Przeczytaj także: Spadkowa korekta na europejskich rynkach akcji
Jedynie pierwsze minuty środowej sesji przyniosły obronę przez WIG20 poziomu 2600 punktów. Po minimalnych zmianach indeksów w trakcie otwarcia, inicjatywę szybko przejęły niedźwiedzie. Podaż nie była zbyt agresywna, a obronił się przed nią wskaźnik średnich spółek, który nad kreską pozostawał przez większą część dnia. WIG20 jeszcze przed południem poszedł w dół o 0,7 proc. Odrabianie strat szło bykom bardzo opornie. Nie pomagały im nienajlepsze nastroje na głównych parkietach.W gronie blue chips najmocniej taniały papiery banków. Wczesnym popołudniem akcje BRE zniżkowały o niemal 2 proc., po ponad 1 proc. w dół szły walory Banku Handlowego i PKO. Tej tendencji nie poddawały się jedynie akcje BZ WBK, które zyskiwały prawie 2 proc. O ponad 2,5 proc. zniżkowały papiery PGE, przekraczający 2 proc. spadek zaliczały akcje Telekomunikacji Polskiej. Poza BZ WBK, na plusie znajdowały się papiery JSW i KGHM, symbolicznie nad kreską trzymały się walory Bogdanki i PZU. Spośród trzydziestki dużych firm przekraczającą 2 proc. zwyżką wyróżniały się akcje CCC. Po drugiej stronie skali znalazły się taniejące o ponad 2 proc. papiery Grupy Azoty.

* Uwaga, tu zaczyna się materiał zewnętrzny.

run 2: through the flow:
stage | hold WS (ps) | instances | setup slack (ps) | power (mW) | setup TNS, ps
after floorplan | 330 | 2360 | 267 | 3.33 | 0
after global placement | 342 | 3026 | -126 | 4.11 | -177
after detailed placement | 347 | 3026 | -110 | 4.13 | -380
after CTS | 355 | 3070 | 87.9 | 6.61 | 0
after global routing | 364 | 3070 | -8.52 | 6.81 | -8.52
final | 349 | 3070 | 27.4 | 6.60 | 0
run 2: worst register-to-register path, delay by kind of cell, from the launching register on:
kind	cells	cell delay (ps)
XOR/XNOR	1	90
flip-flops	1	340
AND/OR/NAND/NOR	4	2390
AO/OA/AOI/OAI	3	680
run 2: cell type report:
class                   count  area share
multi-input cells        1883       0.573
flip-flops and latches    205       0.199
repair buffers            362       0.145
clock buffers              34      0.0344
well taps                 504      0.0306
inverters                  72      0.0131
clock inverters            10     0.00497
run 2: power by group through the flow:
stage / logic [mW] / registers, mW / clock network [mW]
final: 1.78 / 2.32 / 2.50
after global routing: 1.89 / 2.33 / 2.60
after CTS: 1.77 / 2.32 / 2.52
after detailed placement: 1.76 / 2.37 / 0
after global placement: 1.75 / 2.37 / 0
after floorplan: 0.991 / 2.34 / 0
==> src/rtl/inst_fetch_queue.sv <==
// Instruction-fetch front end: owns the fetch PC, keeps at most one request in flight,
// buffers returned words (with PC and address-error flag) in a DEPTH-entry FIFO.
// Optional feature macro: FETCHQ_BYPASS_EN (empty-queue response forwarded to out_* in the
// same cycle; consumed without a write when out_ready is high).
module inst_fetch_queue #(
    parameter int unsigned DEPTH    = 4,
    parameter int unsigned DATA_W   = 32,
    parameter logic [31:0] PC_RESET = 32'hBFC00000
) (
    input  logic             clk,
    input  logic             rst,
    inst_fetch_queue_if.master bus
);
    localparam int unsigned PTR_W = $clog2(DEPTH);
    localparam int unsigned CNT_W = PTR_W + 1;
    localparam int unsigned SUM_W = CNT_W + 1;

    logic [31:0]       pc_q, pc_d;
    logic [31:0]       issue_pc_q, issue_pc_d;
    logic [CNT_W-1:0]  count_q, count_d;
    logic [PTR_W-1:0]  rd_ptr_q, rd_ptr_d;
    logic [PTR_W-1:0]  wr_ptr_q, wr_ptr_d;
    logic              inflight_q, inflight_d;
    logic              drop_q, drop_d;
    logic              halted_q, halted_d;

    logic [31:0]       mem_pc_q    [DEPTH];
    logic [DATA_W-1:0] mem_instr_q [DEPTH];
    logic              mem_adel_q  [DEPTH];

    logic              resp_take_c, resp_push_c, bypass_c, fifo_valid_c;
    logic              push_c, pop_c, space_c, fetch_ok_c, req_valid_c, hs_c;
    logic              misalign_c, wr_en_c;
    logic [SUM_W-1:0]  sum_c;
    logic [31:0]       wr_pc_c;
    logic [DATA_W-1:0] wr_instr_c;

    // Handshake decode, issue rule and queue-head presentation
    always_comb begin
        resp_take_c  = bus.resp_valid && inflight_q;
        resp_push_c  = resp_take_c && !drop_q;
        fifo_valid_c = (count_q != '0);
`ifdef FETCHQ_BYPASS_EN
        bypass_c     = !fifo_valid_c && resp_push_c;
`else
        bypass_c     = 1'b0;
`endif
        pop_c        = fifo_valid_c && bus.out_ready;
        push_c       = resp_push_c && !(bypass_c && bus.out_ready);
        // Occupancy if everything outstanding lands: queued + in flight - leaving + arriving
        sum_c        = SUM_W'(count_q) + SUM_W'(inflight_q) + SUM_W'(push_c) - SUM_W'(pop_c);
        space_c      = sum_c < SUM_W'(DEPTH);
        fetch_ok_c   = !rst && !bus.redirect && !halted_q && space_c;
        req_valid_c  = fetch_ok_c && (pc_q[1:0] == 2'b00) && (!inflight_q || bus.resp_valid);
        hs_c         = req_valid_c && bus.req_ready;
        // A misaligned PC only arises from a redirect, so it never collides with a response push
        misalign_c   = fetch_ok_c && (pc_q[1:0] != 2'b00) && !push_c;
        wr_en_c      = !bus.redirect && (push_c || misalign_c);
        wr_pc_c      = misalign_c ? pc_q : issue_pc_q;
        wr_instr_c   = misalign_c ? '0 : bus.resp_data;

        bus.req_valid = req_valid_c;
        bus.req_addr  = pc_q;
        bus.count     = count_q;
        bus.out_valid = fifo_valid_c || bypass_c;
        bus.out_pc    = '0;
        bus.out_instr = '0;
        bus.out_adel  = 1'b0;
        if (fifo_valid_c) begin
            bus.out_pc    = mem_pc_q[rd_ptr_q];
            bus.out_instr = mem_instr_q[rd_ptr_q];
            bus.out_adel  = mem_adel_q[rd_ptr_q];
        end else if (bypass_c) begin
            bus.out_pc    = issue_pc_q;
            bus.out_instr = bus.resp_data;
        end
    end

    // Next-state: redirect flushes everything, otherwise issue / response / push / pop
    always_comb begin
        pc_d       = pc_q;
        issue_pc_d = issue_pc_q;
        count_d    = count_q;
        rd_ptr_d   = rd_ptr_q;
        wr_ptr_d   = wr_ptr_q;
        inflight_d = inflight_q;
        drop_d     = drop_q;
        halted_d   = halted_q;
        if (bus.redirect) begin
            pc_d       = bus.redirect_pc;
            count_d    = '0;
            rd_ptr_d   = '0;
            wr_ptr_d   = '0;
            halted_d   = 1'b0;
            inflight_d = inflight_q && !bus.resp_valid;
            drop_d     = inflight_q && !bus.resp_valid;
        end else begin
            if (resp_take_c) begin
                inflight_d = 1'b0;
                drop_d     = 1'b0;
            end
            if (hs_c) begin
                inflight_d = 1'b1;
                issue_pc_d = pc_q;
                pc_d       = pc_q + 32'd4;
            end
            if (misalign_c) begin
                halted_d = 1'b1;
            end
            if (wr_en_c) begin
                wr_ptr_d = wr_ptr_q + PTR_W'(1);
            end
            if (pop_c) begin
                rd_ptr_d = rd_ptr_q + PTR_W'(1);
            end
            count_d = count_q + CNT_W'(wr_en_c) - CNT_W'(pop_c);
        end
    end

    // Control state registers
    always_ff @(posedge clk or posedge rst) begin
        if (rst) begin
            pc_q       <= PC_RESET;
            issue_pc_q <= '0;
            count_q    <= '0;
            rd_ptr_q   <= '0;
            wr_ptr_q   <= '0;
            inflight_q <= 1'b0;
            drop_q     <= 1'b0;
            halted_q   <= 1'b0;
        end else begin
            pc_q       <= pc_d;
            issue_pc_q <= issue_pc_d;
            count_q    <= count_d;
            rd_ptr_q   <= rd_ptr_d;
            wr_ptr_q   <= wr_ptr_d;
            inflight_q <= inflight_d;
            drop_q     <= drop_d;
            halted_q   <= halted_d;
        end
    end

    // FIFO storage; contents are masked at the output while the slot is unoccupied
    always_ff @(posedge clk) begin
        if (wr_en_c) begin
            mem_pc_q[wr_ptr_q]    <= wr_pc_c;
            mem_instr_q[wr_ptr_q] <= wr_instr_c;
            mem_adel_q[wr_ptr_q]  <= misalign_c;
        end
    end
endmodule

==> src/flat_wrapper.sv <==
// flat-port wrapper written by rule: the top's interface ports become plain ports
module inst_fetch_queue_flat 
#(
    parameter int unsigned DEPTH    = 4,
    parameter int unsigned DATA_W   = 32,
    parameter logic [31:0] PC_RESET = 32'hBFC00000
)
  (clk, rst, bus_redirect, bus_redirect_pc, bus_req_ready, bus_resp_valid, bus_resp_data, bus_out_ready, bus_req_valid, bus_req_addr, bus_out_valid, bus_out_pc, bus_out_instr, bus_out_adel, bus_count);
  inst_fetch_queue_if #(.DATA_W(DATA_W), .DEPTH(DEPTH)) bus_i ();
  input  logic clk;
  input  logic rst;
  input wire logic [$bits(bus_i.redirect)-1:0] bus_redirect;
  input wire logic [$bits(bus_i.redirect_pc)-1:0] bus_redirect_pc;
  input wire logic [$bits(bus_i.req_ready)-1:0] bus_req_ready;
  input wire logic [$bits(bus_i.resp_valid)-1:0] bus_resp_valid;
  input wire logic [$bits(bus_i.resp_data)-1:0] bus_resp_data;
  input wire logic [$bits(bus_i.out_ready)-1:0] bus_out_ready;
  output wire logic [$bits(bus_i.req_valid)-1:0] bus_req_valid;
  output wire logic [$bits(bus_i.req_addr)-1:0] bus_req_addr;
  output wire logic [$bits(bus_i.out_valid)-1:0] bus_out_valid;
  output wire logic [$bits(bus_i.out_pc)-1:0] bus_out_pc;
  output wire logic [$bits(bus_i.out_instr)-1:0] bus_out_instr;
  output wire logic [$bits(bus_i.out_adel)-1:0] bus_out_adel;
  output wire logic [$bits(bus_i.count)-1:0] bus_count;
  assign bus_i.redirect = bus_redirect;
  assign bus_i.redirect_pc = bus_redirect_pc;
  assign bus_i.req_ready = bus_req_ready;
  assign bus_i.resp_valid = bus_resp_valid;
  assign bus_i.resp_data = bus_resp_data;
  assign bus_i.out_ready = bus_out_ready;
  assign bus_req_valid = bus_i.req_valid;
  assign bus_req_addr = bus_i.req_addr;
  assign bus_out_valid = bus_i.out_valid;
  assign bus_out_pc = bus_i.out_pc;
  assign bus_out_instr = bus_i.out_instr;
  assign bus_out_adel = bus_i.out_adel;
  assign bus_count = bus_i.count;
  inst_fetch_queue #(.DEPTH(DEPTH), .DATA_W(DATA_W), .PC_RESET(PC_RESET)) u_core (.clk(clk), .rst(rst), .bus(bus_i));
endmodule
==> config.mk <==
export PLATFORM = sky130hd
export DESIGN_NAME = inst_fetch_queue_flat
export DESIGN_NICKNAME = d
export VERILOG_FILES = /design/src/rtl/inst_fetch_queue_if.sv /design/src/rtl/inst_fetch_queue.sv /design/src/flat_wrapper.sv
export SDC_FILE = /design/constraint.sdc
export NUM_CORES = 1
export LEC_CHECK = 0
export BUFFER_PORTS_ARGS = -buffer_cell sky130_fd_sc_hd__buf_2
export CAP_MARGIN = 20
export CORE_UTILIZATION = 40
export CTS_BUF_LIST = sky130_fd_sc_hd__clkbuf_4 sky130_fd_sc_hd__clkbuf_8
export CTS_CLUSTER_DIAMETER = 150
export DETAILED_ROUTE_END_ITERATION = 7
export GPL_TIMING_DRIVEN = 0
export PLACE_DENSITY = 0.65
export SKIP_CTS_REPAIR_TIMING = 1
export SLEW_MARGIN = 20
export SYNTH_ARGS = -nofsm -noshare
export SYNTH_HDL_FRONTEND = slang
export SYNTH_SLANG_ARGS = --single-unit
==> constraint.sdc <==
create_clock -name clk -period 9.5 [get_ports clk]
set_clock_uncertainty 0.1 [all_clocks]
set_input_delay 1.425 -clock clk [delete_from_list [all_inputs] [get_ports clk]]
set_output_delay 1.425 -clock clk [all_outputs]
set_load 0.02 [all_outputs]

mWIG40 swoją dobrą kondycję w dużej mierze zawdzięczał przekraczającemu 7 proc. skokowi notowań akcji Emperii. To między innymi efekt ustalenia ceny docelowej akcji spółki przez analityków ING na 84 zł, o 22 proc. powyżej kursu z wtorkowego zamknięcia. O ponad 3 proc. w górę szły walory Integera. O ponad 2 proc. drożały akcje Wawelu. Na szerokim rynku uwagę zwracały przekraczające 7 proc. wzrosty papierów Peixin i Redanu. Te ostatnie efektownie przerwały trwającą od końca października 20 proc. przecenę. Po trzech dniach rajdu w górę, wróciły do niej papiery Petrolinvestu, taniejąc o ponad 9 proc.
Po kilkudziesięciu minutach wahań wokół poziomu wtorkowego zamknięcia, indeksy na głównych giełdach europejskich poszły w dół. Początkowo, podobnie jak dzień wcześniej, najmocniej, 0,5 proc., tracił CAC40, jednak w ciągu dnia został zdystansowany przez londyński FTSE. DAX najdłużej bronił się przed przeceną i zniżkował najmniej, o około 0,2 proc. Największe, przekraczające 1 proc. spadki, notowały indeksy w Atenach i Madrycie oraz moskiewski RTS.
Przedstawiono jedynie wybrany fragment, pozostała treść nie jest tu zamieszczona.